WHAT YOU NEED TO DO: Starting at the line below that contains "-0.131 | 0.107 |", print each line through the end of the records exactly as it appears.

[Data entries]
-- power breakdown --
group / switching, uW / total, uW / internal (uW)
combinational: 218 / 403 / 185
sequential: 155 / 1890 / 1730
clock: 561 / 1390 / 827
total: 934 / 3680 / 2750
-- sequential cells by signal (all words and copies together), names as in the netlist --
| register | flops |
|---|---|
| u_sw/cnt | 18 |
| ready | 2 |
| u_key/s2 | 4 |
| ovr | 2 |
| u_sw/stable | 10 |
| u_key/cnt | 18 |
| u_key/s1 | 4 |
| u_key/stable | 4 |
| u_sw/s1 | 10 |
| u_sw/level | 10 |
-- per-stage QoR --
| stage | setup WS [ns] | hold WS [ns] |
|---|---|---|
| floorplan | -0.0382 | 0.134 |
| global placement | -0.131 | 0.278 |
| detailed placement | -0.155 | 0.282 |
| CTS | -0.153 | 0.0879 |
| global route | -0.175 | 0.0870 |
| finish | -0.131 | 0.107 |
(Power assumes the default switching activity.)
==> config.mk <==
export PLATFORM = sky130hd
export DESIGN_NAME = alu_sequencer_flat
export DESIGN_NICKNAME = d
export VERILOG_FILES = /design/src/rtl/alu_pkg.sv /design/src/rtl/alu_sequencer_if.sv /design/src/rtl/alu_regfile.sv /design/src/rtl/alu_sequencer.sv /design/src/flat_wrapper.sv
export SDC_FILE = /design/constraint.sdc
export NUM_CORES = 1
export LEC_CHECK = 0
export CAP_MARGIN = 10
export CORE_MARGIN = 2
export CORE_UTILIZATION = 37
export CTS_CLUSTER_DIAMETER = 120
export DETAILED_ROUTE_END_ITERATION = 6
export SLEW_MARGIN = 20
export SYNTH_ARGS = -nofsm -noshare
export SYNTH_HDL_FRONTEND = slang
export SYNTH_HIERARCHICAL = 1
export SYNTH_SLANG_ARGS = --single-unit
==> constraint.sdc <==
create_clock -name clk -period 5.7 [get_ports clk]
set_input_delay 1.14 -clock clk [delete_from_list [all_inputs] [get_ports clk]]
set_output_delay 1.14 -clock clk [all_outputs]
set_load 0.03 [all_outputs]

ANSWER FOR THIS EXERCISE:
| finish | -0.131 | 0.107 |
(Power assumes the default switching activity.)
==> config.mk <==
export PLATFORM = sky130hd
export DESIGN_NAME = alu_sequencer_flat
export DESIGN_NICKNAME = d
export VERILOG_FILES = /design/src/rtl/alu_pkg.sv /design/src/rtl/alu_sequencer_if.sv /design/src/rtl/alu_regfile.sv /design/src/rtl/alu_sequencer.sv /design/src/flat_wrapper.sv
export SDC_FILE = /design/constraint.sdc
export NUM_CORES = 1
export LEC_CHECK = 0
export CAP_MARGIN = 10
export CORE_MARGIN = 2
export CORE_UTILIZATION = 37
export CTS_CLUSTER_DIAMETER = 120
export DETAILED_ROUTE_END_ITERATION = 6
export SLEW_MARGIN = 20
export SYNTH_ARGS = -nofsm -noshare
export SYNTH_HDL_FRONTEND = slang
export SYNTH_HIERARCHICAL = 1
export SYNTH_SLANG_ARGS = --single-unit
==> constraint.sdc <==
create_clock -name clk -period 5.7 [get_ports clk]
set_input_delay 1.14 -clock clk [delete_from_list [all_inputs] [get_ports clk]]
set_output_delay 1.14 -clock clk [all_outputs]
set_load 0.03 [all_outputs]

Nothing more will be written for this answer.